Start of Block
Context: an optimization exercise on an open-source flow, tuned for small area and a short achievable clock period. The choices shown serve that exercise and are no tape-out recipe. RTL that was checked went through simulation tests only; none was proved equivalent to the original. For runs 3 to 5, only the layout was checked, not whether the RTL still works.

==> flow/design.v, too long to show whole: its modules and the start of the top module <==
// module ebd_sampler: 55 lines
// module ebd_div12: 6 lines
// module ebd_deriver: 23 lines
// module ebd_power: 17 lines
// module ebd_cmul_d12: 148 lines
// module ebd_cmul_i: 80 lines
// module ebd_cmul_vhg: 102 lines
// module ebd_cdiv_1000: 300 lines
// module ebd_umul: 317 lines
// module ebd_mfc: 221 lines
module ebd_mfc (
    input  wire        clk,
    input  wire        rst,
    output wire        adc_req,
    output wire [1:0]  adc_ch,
    input  wire        adc_done,
    input  wire [9:0]  adc_data,
    input  wire        btn_a,
    input  wire        btn_b,
    output wire [15:0] duty_out,
    output wire        load_en,
    output wire        fan_en,
    output wire        led,
    output wire        frame_valid,
    input  wire        disp_ack,
    input  wire        host_valid,
    input  wire        host_we,
    input  wire [3:0]  host_addr,
    input  wire [31:0] host_wdata,
    output reg  [31:0] host_rdata
);
  // ...
==> flow/run.sh <==
#!/bin/bash
# synth_recipe.tcl (not shown) runs the flow's synth.tcl, then flattens the netlist and writes it again
# the make line also repeats each setting of config.mk as NAME=value (left out here)
make -C /OpenROAD-flow-scripts/flow DESIGN_CONFIG=/design/flow/config.mk WORK_HOME=/design/flow/orfs CLKGATE_MAP_FILE= SYNTH_SCRIPT=/design/flow/synth_recipe.tcl finish
==> flow/config.mk <==
export PLATFORM = sky130hd
export DESIGN_NAME = ebd_mfc
export DESIGN_NICKNAME = ebd_mfc
export VERILOG_FILES = /design/flow/design.v
export SDC_FILE = /design/flow/constraint.sdc
export NUM_CORES = 4
export LEC_CHECK = 0
export CAP_MARGIN = 20
export CORE_MARGIN = 2
export CORE_UTILIZATION = 40
export SLEW_MARGIN = 20
==> flow/constraint.sdc <==
create_clock -name core_clock -period 70.0 [get_ports {clk}]
set_input_delay 14.0000 -clock core_clock [delete_from_list [all_inputs] [get_ports {clk}]]
set_output_delay 14.0000 -clock core_clock [all_outputs]
set_load 0.01 [all_outputs]
==> impl_metrics.toml, run 1 <==
[status]
status = "complete, no violations"

[global_route]
grt_pass1_vias = 26400

[cells_and_area]
insertedDiodeCount = 0
nClkBuffers = 80
design_area_um2 = 44300
fin_util_pct = 45.1

[worst_setup_path]
crit_chain = "clkdlybuf4s50_1 -> nand2b_1 -> nor3_2 -> buf_4 -> nand3_1 -> nand2_1 -> a21oi_1"
crit_family = "simple AND/OR/NAND/NOR gates"
crit_arrival_ns = 16.75
cp.depth = 7
critPathCaptureType = "flop"

[min_path]
min_from = "u_sampler.ring[251]"

[drt]
avgViaCountPerCell = 5.22
wirelength_um = 105000

[floorplan]
fp.dieArea_um2 = 102000
ioPinCount = 109
n_tap_cell = 1287

[synth]
yosys-mux-area-fraction_pct = 0.985
seq_area_frac_synth_pct = 39.4
yosys.area.top_type = "edfxtp_1"

[timing]
hold_viol = 0
tightest_slew_ns = 1.09
slew_headroom_pct = 26.9

[placement]
post-dp-hpwl_um = 79200
==> run 2, diff against run 1 <==
==> flow/flow/run.sh (new file) <==
#!/bin/bash
# The standard layout (the standard.sh, standard synthesis unchanged), with
# two changes to how it is made:
#  - the port buffers are buf_4 cells instead of the delay buffer buffer_ports
#    picks by default;
#  - the timing repair steps aim for a setup slack margin, so that they size
#    and buffer the longest paths instead of stopping at the 70 ns period.
# The constraints (constraint.sdc, the 70 ns clock) are the standard flow's, unchanged.
set -euo pipefail
export SETUP_SLACK_MARGIN=54.8
export BUFFER_PORTS_ARGS="-buffer_cell sky130_fd_sc_hd__buf_4"
bash standard.sh > standard.log 2>&1
==> flow/standard.sh (new file) <==
#!/bin/bash
# synth_recipe.tcl (not shown) runs the flow's synth.tcl, then flattens the netlist and writes it again
# the make line also repeats each setting of config.mk as NAME=value (left out here)
make -C /OpenROAD-flow-scripts/flow DESIGN_CONFIG=/design/flow/config.mk WORK_HOME=/design/flow/orfs CLKGATE_MAP_FILE= SYNTH_SCRIPT=/design/flow/synth_recipe.tcl "${@:-finish}"
removed: flow/run.sh
==> run 2 against run 1 <==
  * Synthesized area stayed put
  * Final cell count is 0.23% higher
  * Utilization is 0.23 points higher
  * Sequential cell count stayed put
  * Worst setup slack better by 1.0 ns
  * Clock skew is 0.0035 ns lower
  * Sequential share of layout area is 0.065 points higher
  * Register-to-register slack better by 0.48 ns
==> impl_metrics.toml, run 2 <==
[clocking]
numCtsBuffers = 61
clock_sinks = 589
cts_max_level = 2
clock_latency_ns = 0.66
cts-root-buf = "clkbuf_16"
clockBufferDepth = 3
cts_tree = "done"
cts.clk_slew.worst_paths_ns = 0.06
postCtsHoldBufs = 0

[cells_and_area]
syn_to_final_growth_pct = 12.4
insertedDiodeCount = 0
design_area_um2 = 44500
fin_nets = 4590
largest_register = "u_sampler.ring"
final_cell_mix = "inv_1 (617), edfxtp_1 (380), fa_1 (334)"
fin_util_pct = 45.3
largest_reg_flops = 360
drive_gt1_share_pct = 9.35
final_cells = 5212
layout_commonest_cell = "inv_1"

[synth]
ys.flop_type = "edfxtp_1"
yosys.area.top_type = "edfxtp_1"
ys_seq_elements = 589
seq_area_frac_synth_pct = 39.4
yosys_warnings = 3
synthesis.instances = 3758
synth_area_leaders = "edfxtp_1 (29%), fa_1 (17%), dfxtp_1 (11%)"
synth_common_cells = "inv_1 (618), edfxtp_1 (380), fa_1 (334)"
yosysUniqueCellTypes = 90
yosysMostFrequentCell = "inv_1"
synth_area_per_cell_um2 = 10.5
synth-edff-count = 380
synth.cell_area_um2 = 39600
async_flop_share_pct = 0
synth_top_area_share_pct = 28.8

[placement]
gp_congestion = 0.914
post-dp-hpwl_um = 76000
placed_cells = 5086
post-place-ws_ns = 53.60
port-buffer-count = 102
post_dp_cell_area_um2 = 42100

[worst_setup_path]
crit_fanout = 12
critPathCaptureType = "flop"
cp-start-kind = "input pin"
worstPathRequired_ns = 70.52
reg2reg_depth = 40
critPathKind = "in2reg"
crit_arrival_ns = 15.72

[drt]
drc = 0
avgViaCountPerCell = 5.22
firstDrtPassIters = 6
wirelength_um = 103000
num_vias = 27200
final_antenna_net_count = 0
drt_first_iter_violations = 2335
post_drt_wl_per_cell_um = 19.7

[floorplan]
ioPinCount = 109
die_h_um = 319
initial_utilization_pct = 40.3
coreArea_um2 = 98300
fp.dieW_um = 319
rows = 115
fp.dieArea_um2 = 102000

[global_route]
grt_max_degree = 173
grt_busiest_layer = "met2"
grt_pass1_vias = 26800
use_met2_pct = 30.9
grt_use_total_pct = 20.1
grt_pass1_wl_um = 158000
met3_usage_pct = 3.49
overflow = 0
met1_usage_pct = 28.8
antenna_found_initial = 4

[timing]
hold_viol = 0
skew_ns = 0.0342
clock.fmax_mhz = 65.8
fin_ws_ns = 54.80
rsz0062_at_grt = "yes"
min_period_over_period_pct = 21.7
tightest_slew_ns = 1.06
slew_headroom_pct = 28.8
setup_violations = 0
maxSlewViolCount = 0
layout_min_cycle_time_ns = 15.20
tns_ns = 0

[flow_run]
maxCapViolations = 0

[min_path]
hold_path_depth = 0
hold_path_class = "reg2reg"

[status]
status = "complete, no violations"
-- run 2: cell counts after synthesis --
Identical to the previous run, type by type.
-- run 2: timing repair --
action                                  4_1_cts  5_1_grt
endpoints found under the setup margin      190       59
endpoints found under the hold margin         0        0
buffers inserted                              7        5
resized for setup                            94       20
pin swaps                                     1        3
-- run 2: layout make-up --
type,instances,area (um^2)
Tap cell,1287,1610
Timing Repair Buffer,174,1430
Clock buffer,88,1720
Multi-Input combinational cell,2427,21400
Clock inverter,26,313
Fill cell,9269,53800
Inverter,621,2330
Sequential cell,589,15700
-- run 2: worst paths after layout --
check | from | end | slack [ns]
worst min register to register | u_sampler.ring[336] | u_sampler.ring[346] | 0.40
worst max-delay path | host_addr[3] | host_rdata[1] | 54.80
worst max register to register | voltage_r[15] | host_rdata[1] | 55.77
worst min-delay path | u_sampler.ring[336] | u_sampler.ring[346] | 0.40
-- run 2: routing by layer --
layer / wire, um / up-vias / part of all wire (%)
met1: 47600 / 13400 / 46
met5: 0 / - / 0
met3: 6590 / 167 / 6.4
met2: 45200 / 731 / 44
met4: 3300 / 0 / 3.2
li1: - / 12900 / -
-- run 2: cells by family after synthesis --
logic type	after synthesis	synth area share, %
compound gates	700	11.6
xor+xnor	124	2.78
fa+ha+maj	664	27.3
buf+inv	746	7.19
flops	589	39.4
mux	39	0.985
other cells	2	0.0190
simple gates	894	10.8
-- run 2: critical path, cell delays in order --
cell,delay (ns)
buf_4,0.20
nand2b_2,0.22
nor2_2,0.13
a32o_1,0.27
a221oi_1,0.30
o221ai_1,0.18
nor3_1,0.17
nor2_1,0.06
a21oi_1,0.13
nor2_1,0.05
-- run 2: per-stage QoR --
step,hold slack [ns]
floorplan,0.400
global placement,0.401
detailed placement,0.405
CTS,0.403
global route,0.412
finish,0.402
==> module ebd_deriver, before the edit <==
module ebd_deriver (
    input  wire        clk,
    input  wire [13:0] acc_true,   
    input  wire        p0,         
    input  wire        p1,         
    output wire [12:0] current,    
    output wire [15:0] voltage,    
    output wire        hg
);
    wire [9:0] m_new;
    ebd_div12 u_div (.a(acc_true), .q(m_new));
    reg [9:0] m_sh, m_lg;
    always @(posedge clk) begin
        if (p0) m_sh <= m_new;
        if (p1) m_lg <= m_new;
    end
    ebd_cmul_i u_i (.x(m_sh), .out(current));
    wire [15:0] v_hg;
    ebd_cmul_vhg u_vhg (.x(m_new), .out(v_hg));
    assign hg = (m_lg <= 10'd300);
    wire [15:0] v_lg = {2'd0, m_lg, 4'd0} + {4'd0, m_lg, 2'd0};
    assign voltage = hg ? v_hg : v_lg;
endmodule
End of Block
Would you copy out exactly the lines above that start at the one containing "# The constraints" and end at the one containing "synth_top_area_share_pct = 28.8", inclusive?

# The constraints (constraint.sdc, the 70 ns clock) are the standard flow's, unchanged.
set -euo pipefail
export SETUP_SLACK_MARGIN=54.8
export BUFFER_PORTS_ARGS="-buffer_cell sky130_fd_sc_hd__buf_4"
bash standard.sh > standard.log 2>&1
==> flow/standard.sh (new file) <==
#!/bin/bash
# synth_recipe.tcl (not shown) runs the flow's synth.tcl, then flattens the netlist and writes it again
# the make line also repeats each setting of config.mk as NAME=value (left out here)
make -C /OpenROAD-flow-scripts/flow DESIGN_CONFIG=/design/flow/config.mk WORK_HOME=/design/flow/orfs CLKGATE_MAP_FILE= SYNTH_SCRIPT=/design/flow/synth_recipe.tcl "${@:-finish}"
removed: flow/run.sh
==> run 2 against run 1 <==
  * Synthesized area stayed put
  * Final cell count is 0.23% higher
  * Utilization is 0.23 points higher
  * Sequential cell count stayed put
  * Worst setup slack better by 1.0 ns
  * Clock skew is 0.0035 ns lower
  * Sequential share of layout area is 0.065 points higher
  * Register-to-register slack better by 0.48 ns
==> impl_metrics.toml, run 2 <==
[clocking]
numCtsBuffers = 61
clock_sinks = 589
cts_max_level = 2
clock_latency_ns = 0.66
cts-root-buf = "clkbuf_16"
clockBufferDepth = 3
cts_tree = "done"
cts.clk_slew.worst_paths_ns = 0.06
postCtsHoldBufs = 0

[cells_and_area]
syn_to_final_growth_pct = 12.4
insertedDiodeCount = 0
design_area_um2 = 44500
fin_nets = 4590
largest_register = "u_sampler.ring"
final_cell_mix = "inv_1 (617), edfxtp_1 (380), fa_1 (334)"
fin_util_pct = 45.3
largest_reg_flops = 360
drive_gt1_share_pct = 9.35
final_cells = 5212
layout_commonest_cell = "inv_1"

[synth]
ys.flop_type = "edfxtp_1"
yosys.area.top_type = "edfxtp_1"
ys_seq_elements = 589
seq_area_frac_synth_pct = 39.4
yosys_warnings = 3
synthesis.instances = 3758
synth_area_leaders = "edfxtp_1 (29%), fa_1 (17%), dfxtp_1 (11%)"
synth_common_cells = "inv_1 (618), edfxtp_1 (380), fa_1 (334)"
yosysUniqueCellTypes = 90
yosysMostFrequentCell = "inv_1"
synth_area_per_cell_um2 = 10.5
synth-edff-count = 380
synth.cell_area_um2 = 39600
async_flop_share_pct = 0
synth_top_area_share_pct = 28.8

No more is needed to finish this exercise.